方法体外分离培养小鼠CSC。免疫磁珠分选c-kit+CSC,纯化后分为5组,即正常对照组、饥饿组、饥饿+SDF-1α组(又根据SDF-1α不同浓度分为10、50、100、200 ng/ml 干预亚组)、饥饿+SDF-1α+AMD3100组和饥饿+SDF-1α+LY294002组。原位末端转移酶标记法(TUNEL法)和异硫氰酸荧光素/碘化丙啶(Annexin V-FITC/PI)流式双标法检测各组CSC凋亡情况,CCK-8法检测CSC活力,Western blot法检测抗凋亡蛋白B细胞淋巴瘤2(Bcl-2)以及磷酸化丝氨酸苏氨酸激酶 (p-Akt)的表达水平,并使用比色法检测半胱氨酸天冬氨酸蛋白酶-3(caspase-3)活性。

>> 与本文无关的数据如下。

--- config.mk ---
export PLATFORM = sky130hd
export DESIGN_NAME = smsg_gate
export DESIGN_NICKNAME = d
export VERILOG_FILES = /design/src/smsg_pkg.sv /design/src/smsg_gate.sv
export SDC_FILE = /design/constraint.sdc
export NUM_CORES = 1
export LEC_CHECK = 0
export BUFFER_PORTS_ARGS = -buffer_cell sky130_fd_sc_hd__buf_2
export CAP_MARGIN = 10
export CORE_MARGIN = 4
export CORE_UTILIZATION = 45
export CTS_CLUSTER_SIZE = 40
export DETAILED_ROUTE_END_ITERATION = 8
export HOLD_SLACK_MARGIN = 0.03
export PLACE_DENSITY_LB_ADDON = 0.2
export SYNTH_ARGS = -nofsm -noshare
export SYNTH_HDL_FRONTEND = slang
export SYNTH_SLANG_ARGS = --single-unit
--- constraint.sdc ---
create_clock -name core_clk -period 4.5 [get_ports core_clk]
set_input_delay 0.45 -clock core_clk [delete_from_list [all_inputs] [get_ports core_clk]]
set_output_delay 0.45 -clock core_clk [all_outputs]
set_load 0.1 [all_outputs]
--- src/smsg_pkg.sv ---
// Behaviour
// - Setting 0: pulses only while servo ready
// - Setting 1: pulses regardless of servo ready
// - Stop from terminal or either axis relay
// - Modes 0,4: stop ignored in automatic mode
// - Modes 0,4: manual stop acts as error reset
// - Mode 1: stop, restart resumes remaining distance
// - Modes 1,2: interpolation/interrupt stop jumps to end
// - Mode 2: stop, discard remainder, next step
// - Mode 2: stop during dwell skips at once
// - Modes 3,7: stop, discard remainder, jump end
// - Modes 3,7: aux standby stop sets end code
// - Mode 5: resume during plain interpolation too
// - Mode 6: skip during plain interpolation too
// - Codes 01,02,03,31 mean interpolation
// - Codes 71,72 mean interrupt positioning
// - Resume drives exactly rest-to-target distance
// - Modes 1,5: dwell pauses, resumes remaining time
// - Modes 2,3,6,7: dwell halted, remainder dropped
// - End code replacement keeps aux-on unchanged
// - Modes 1,2,5,6: aux-on unchanged by stop
package smsg_pkg;
   localparam int POS_W = 32;
   localparam int TMR_W = 16;
   localparam int AUX_W = 8;
   localparam int CODE_W = 8;

   // AHB register byte offsets
   localparam logic [7:0] REG_CTRL = 8'h00;
   localparam logic [7:0] REG_TARGET = 8'h04;
   localparam logic [7:0] REG_CMD = 8'h08;
   localparam logic [7:0] REG_STATUS = 8'h0C;
   localparam logic [7:0] REG_REMAIN = 8'h10;
   localparam logic [7:0] REG_DWELL = 8'h14;
   localparam logic [7:0] REG_AUX = 8'h18;

   // CTRL fields
   localparam int CTRL_SRV_CHK_BIT = 0;
   localparam int CTRL_MANUAL_BIT = 1;
   localparam int CTRL_CPATH_BIT = 2;
   localparam int CTRL_MODE_LSB = 4;
   localparam int CTRL_MODE_W = 3;
   localparam logic [31:0] CTRL_RESET = 32'h0000_0000;

   // CMD write bits
   localparam int CMD_START_BIT = 0;
   localparam int CMD_STOP_BIT = 1;
   localparam int CMD_AUX_OFF_BIT = 2;

   // Instruction codes
   localparam logic [CODE_W-1:0] CODE_LIN = 8'h01;
   localparam logic [CODE_W-1:0] CODE_CW = 8'h02;
   localparam logic [CODE_W-1:0] CODE_CCW = 8'h03;
   localparam logic [CODE_W-1:0] CODE_DWELL = 8'h04;
   localparam logic [CODE_W-1:0] CODE_CENTER = 8'h31;
   localparam logic [CODE_W-1:0] CODE_INT1 = 8'h71;
   localparam logic [CODE_W-1:0] CODE_INT2 = 8'h72;
   localparam logic [AUX_W-1:0] AUX_END_CODE = 8'h02;

   // Dwell tick: 10 ms per count at 40 MHz
   localparam int CLK_HZ = 40_000_000;
   localparam int DWELL_TICK_MS = 10;
   localparam int DWELL_TICK_CYC = CLK_HZ / 1000 * DWELL_TICK_MS;

   typedef enum logic [2:0] {
      SMSG_IDLE = 3'b000,
      SMSG_RUN = 3'b001,
      SMSG_DECEL = 3'b011,
      SMSG_HELD = 3'b010,
      SMSG_DWELL = 3'b110
   } smsg_state_e;

   typedef enum logic [1:0] {
      SMSG_DEC_NONE = 2'b00,
      SMSG_DEC_RESUME = 2'b01,
      SMSG_DEC_NEXT = 2'b10,
      SMSG_DEC_END = 2'b11
   } smsg_dec_e;
endpackage

--- src/smsg_gate.sv ---
// Local design decisions: the register addresses and the AHB-Lite slave port.
`timescale 1ns/1ps
module smsg_gate (
   input wire logic core_clk,
   input wire logic rst,
   input wire logic hsel,
   input wire logic [31:0] haddr,
   input wire logic [1:0] htrans,
   input wire logic hwrite,
   input wire logic [2:0] hsize,
   input wire logic [31:0] hwdata,
   input wire logic hready,
   output logic [31:0] hrdata,
   output logic hreadyout,
   output logic hresp,
   input wire logic servo_ready_input,
   input wire logic ext_stop_terminal,
   input wire logic x_axis_stop_relay,
   input wire logic y_axis_stop_relay,
   input wire logic [smsg_pkg::CODE_W-1:0] instr_code,
   input wire logic [smsg_pkg::POS_W-1:0] present_pos,
   input wire logic decel_done,
   output logic pulse_enable,
   output logic decel_req,
   output logic error_reset,
   output logic jump_next,
   output logic jump_end,
   output logic aux_code_on,
   output logic [smsg_pkg::AUX_W-1:0] aux_code
);
   import smsg_pkg::*;

   ////////////////////////////////////////////////////////////////////////////
   // AHB-Lite slave, zero wait states
   logic [31:0] ctrl;
   logic [POS_W-1:0] target;
   logic [POS_W-1:0] remain;
   logic [TMR_W-1:0] dwell_cnt;
   logic [7:0] wr_addr;
   logic wr_pend;
   logic bus_cmd_wr;
   logic [31:0] cmd_bits;
   logic [TMR_W-1:0] dwell_load;
   logic dwell_load_req;
   logic aux_load_req;
   logic [AUX_W-1:0] aux_load;

   // Slave never stalls and never answers with an error
   assign hreadyout = 1'b1;
   assign hresp = 1'b0;

   // Capture the address phase of a write
   always_ff @(posedge core_clk) begin
      if (rst) begin
         wr_pend <= 1'b0;
         wr_addr <= 8'h00;
      end else if (hready) begin
         wr_pend <= hsel && htrans[1] && hwrite;
         wr_addr <= haddr[7:0];
      end
   end

   // Write strobes decoded in the data phase, where hwdata stands
   assign bus_cmd_wr = wr_pend && (wr_addr == REG_CMD);
   assign cmd_bits = bus_cmd_wr ? hwdata : 32'h0000_0000;
   assign dwell_load_req = wr_pend && (wr_addr == REG_DWELL);
   assign dwell_load = hwdata[TMR_W-1:0];
   assign aux_load_req = wr_pend && (wr_addr == REG_AUX);
   assign aux_load = hwdata[AUX_W-1:0];

   // Configuration registers
   always_ff @(posedge core_clk) begin
      if (rst) begin
         ctrl <= CTRL_RESET;
         target <= '0;
      end else if (wr_pend) begin
         if (wr_addr == REG_CTRL) begin
            ctrl <= hwdata;
         end
         if (wr_addr == REG_TARGET) begin
            target <= hwdata;
         end
      end
   end

   ////////////////////////////////////////////////////////////////////////////
   // Stop source and decode
   logic stop_req;
   logic start_req;
   logic stop_d;
   logic stop_edge;
   logic [CTRL_MODE_W-1:0] mode;
   logic manual_mode;
   logic cpath;
   logic interp;
   logic intr_pos;
   smsg_dec_e next_dec;
   smsg_dec_e dec;
   smsg_state_e state;
   logic aux_wait;

   // All stop sources ORed; the software stop bit is only a one-cycle pulse,
   // so the edge detector below treats every source alike
   assign stop_req = ext_stop_terminal | x_axis_stop_relay | y_axis_stop_relay
                   | cmd_bits[CMD_STOP_BIT];
   assign start_req = cmd_bits[CMD_START_BIT];
   assign mode = ctrl[CTRL_MODE_LSB +: CTRL_MODE_W];
   assign manual_mode = ctrl[CTRL_MANUAL_BIT];
   assign cpath = ctrl[CTRL_CPATH_BIT];
   assign interp = (instr_code == CODE_LIN) || (instr_code == CODE_CW)
                || (instr_code == CODE_CCW) || (instr_code == CODE_CENTER);
   assign intr_pos = (instr_code == CODE_INT1) || (instr_code == CODE_INT2);
   assign stop_edge = stop_req && !stop_d;

   // Stop is edge triggered so a held input acts once
   always_ff @(posedge core_clk) begin
      if (rst) begin
         stop_d <= 1'b0;
      end else begin
         stop_d <= stop_req;
      end
   end

   // Decision from the mode sampled at the stop
   // Modes 5 and 6 fall back to the end jump while the continuous path
   // flag is set, as in modes 1 and 2
   always_comb begin
      next_dec = SMSG_DEC_NONE;
      case (mode)
         3'd1: begin
            next_dec = (interp || intr_pos) ? SMSG_DEC_END : SMSG_DEC_RESUME;
         end
         3'd2: begin
            next_dec = (interp || intr_pos) ? SMSG_DEC_END : SMSG_DEC_NEXT;
         end
         3'd3, 3'd7: begin
            next_dec = SMSG_DEC_END;
         end
         3'd5: begin
            if (intr_pos || (interp && cpath)) begin
               next_dec = SMSG_DEC_END;
            end else begin
               next_dec = SMSG_DEC_RESUME;
            end
         end
         3'd6: begin
            if (intr_pos || (interp && cpath)) begin
               next_dec = SMSG_DEC_END;
            end else begin
               next_dec = SMSG_DEC_NEXT;
            end
         end
         default: begin
            next_dec = SMSG_DEC_NONE;
         end
      endcase
   end

   ////////////////////////////////////////////////////////////////////////////
   // Motion and dwell sequencing
   logic [$clog2(DWELL_TICK_CYC)-1:0] tick_cnt;
   logic tick;
   logic act_stop;

   // Modes 0 and 4 never act in automatic mode
   assign act_stop = stop_edge && !manual_mode && (next_dec != SMSG_DEC_NONE);
   assign tick = (tick_cnt == $bits(tick_cnt)'(DWELL_TICK_CYC - 1));

   // Dwell time base; cleared outside DWELL, so a paused dwell restarts its current tick
   always_ff @(posedge core_clk) begin
      if (rst) begin
         tick_cnt <= '0;
      end else if (state != SMSG_DWELL || tick) begin
         tick_cnt <= '0;
      end else begin
         tick_cnt <= tick_cnt + 1'b1;
      end
   end

   // Main sequencer; decision held until a start from HELD clears it
   // HELD keeps the dwell count, so a paused dwell picks up where it left off
   // Stops in DECEL or HELD are ignored: the first stop already decided
   // A dwell load is only taken in IDLE; a busy axis drops it
   // Manual mode never acts on a stop here, only as an error reset
   always_ff @(posedge core_clk) begin
      if (rst) begin
         state <= SMSG_IDLE;
         dec <= SMSG_DEC_NONE;
         dwell_cnt <= '0;
      end else begin
         case (state)
            SMSG_IDLE: begin
               if (dwell_load_req) begin
                  dwell_cnt <= dwell_load;
                  state <= SMSG_DWELL;
               end else if (start_req) begin
                  state <= SMSG_RUN;
               end
            end
            SMSG_RUN: begin
               if (act_stop) begin
                  dec <= next_dec;
                  state <= SMSG_DECEL;
               end else if (present_pos == target) begin
                  state <= SMSG_IDLE;
               end
            end
            SMSG_DECEL: begin
               if (decel_done) begin
                  state <= SMSG_HELD;
               end
            end
            SMSG_DWELL: begin
               if (act_stop) begin
                  dec <= next_dec;
                  if (next_dec == SMSG_DEC_RESUME) begin
                     state <= SMSG_HELD;
                  end else begin
                     dwell_cnt <= '0;
                     state <= SMSG_IDLE;
                  end
               end else if (dwell_cnt == '0) begin
                  state <= SMSG_IDLE;
               end else if (tick) begin
                  dwell_cnt <= dwell_cnt - 1'b1;
               end
            end
            SMSG_HELD: begin
               if (start_req) begin
                  dec <= SMSG_DEC_NONE;
                  if (dec == SMSG_DEC_RESUME && dwell_cnt != '0) begin
                     state <= SMSG_DWELL;
                  end else if (dec == SMSG_DEC_RESUME) begin
                     state <= SMSG_RUN;
                  end else begin
                     state <= SMSG_IDLE;
                  end
               end
            end
            default: begin
               state <= SMSG_IDLE;
            end
         endcase
      end
   end

   // Remaining distance frozen at rest point
   // Limitation: counts one way only; a rest point past the target wraps
   always_ff @(posedge core_clk) begin
      if (rst) begin
         remain <= '0;
      end else if (state == SMSG_DECEL && decel_done) begin
         remain <= target - present_pos;
      end
   end

   // Jump pulses; dwell skip in mode 2 is immediate
   always_ff @(posedge core_clk) begin
      if (rst) begin
         jump_next <= 1'b0;
         jump_end <= 1'b0;
      end else begin
         jump_next <= act_stop && (state == SMSG_DWELL)
                      && (next_dec == SMSG_DEC_NEXT);
         jump_end <= act_stop && (state == SMSG_DWELL)
                     && (next_dec == SMSG_DEC_END);
      end
   end

   // Manual-mode stop in modes 0 and 4 clears errors
   always_ff @(posedge core_clk) begin
      if (rst) begin
         error_reset <= 1'b0;
      end else begin
         error_reset <= stop_edge && manual_mode
                        && ((mode == 3'd0) || (mode == 3'd4));
      end
   end

   ////////////////////////////////////////////////////////////////////////////
   // Auxiliary code; a drive in standby has aux_code_on set
   assign aux_wait = aux_code_on;

   // Stop never touches aux-on; only host off command clears it
   // The end code rewrite follows the load, so a stop in the same cycle
   // as a new code still leaves the end code standing
   always_ff @(posedge core_clk) begin
      if (rst) begin
         aux_code_on <= 1'b0;
         aux_code <= '0;
      end else begin
         if (aux_load_req) begin
            aux_code <= aux_load;
            aux_code_on <= 1'b1;
         end else if (cmd_bits[CMD_AUX_OFF_BIT]) begin
            aux_code_on <= 1'b0;
         end
         if (stop_edge && aux_wait && !manual_mode
             && ((mode == 3'd3) || (mode == 3'd7))) begin
            aux_code <= AUX_END_CODE;
         end
      end
   end

   ////////////////////////////////////////////////////////////////////////////
   // Pulse gating
   // Registered gate: a ready drop is seen one cycle late, traded for a
   // glitch-free flop output towards the drive
   always_ff @(posedge core_clk) begin
      if (rst) begin
         pulse_enable <= 1'b0;
         decel_req <= 1'b0;
      end else begin
         pulse_enable <= (state == SMSG_RUN) && (ctrl[CTRL_SRV_CHK_BIT]
                         || servo_ready_input);
         decel_req <= (state == SMSG_DECEL);
      end
   end

   ////////////////////////////////////////////////////////////////////////////
   // Read data, registered in data phase
   always_ff @(posedge core_clk) begin
      if (rst) begin
         hrdata <= 32'h0000_0000;
      end else if (hready && hsel && htrans[1] && !hwrite) begin
         case (haddr[7:0])
            REG_CTRL: begin
               hrdata <= ctrl;
            end
            REG_TARGET: begin
               hrdata <= target;
            end
            REG_STATUS: begin
               hrdata <= {25'h0, dec, state, aux_code_on, pulse_enable};
            end
            REG_REMAIN: begin
               hrdata <= remain;
            end
            REG_DWELL: begin
               hrdata <= {16'h0000, dwell_cnt};
            end
            REG_AUX: begin
               hrdata <= {24'h000000, aux_code};
            end
            default: begin
               hrdata <= 32'h0000_0000;
            end
         endcase
      end
   end
endmodule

结果CSC经磁珠分选后c-kit阳性率可达85%以上。饥饿组细胞凋亡率明显高于正常对照组[(27.03±0.80)% 比 (1.51±0.54)%,P<0.01]。饥饿+SDF-1α组各亚组细胞凋亡率均明显低于饥饿组(P均<0.01),CSC凋亡率在饥饿+SDF-1α 10、50、100 ng/ml干预组渐次降低,以100 ng/ml干预组为最低[(10.67±1.06)%,与饥饿组比较P<0.01]。饥饿+SDF-1α 100 ng/ml组p-Akt和Bcl-2的蛋白表达均明显高于饥饿组(P均<0.01),而caspase-3活性则均明显低于饥饿组(P均<0.01)。饥饿+SDF-1α+AMD3100组和饥饿+SDF-1α+LY294002组p-Akt和Bcl-2的蛋白表达均较饥饿+SDF-1α 100 ng/ml组低(P均<0.01),而caspase-3活性均明显高于饥饿+SDF-1α 100 ng/ml组(P均<0.01)。
结论SDF-1α可抑制血清剥夺诱导的CSC凋亡,且该作用是通过SDF-1α/CXCR4轴激活PI3K/Akt通路实现的。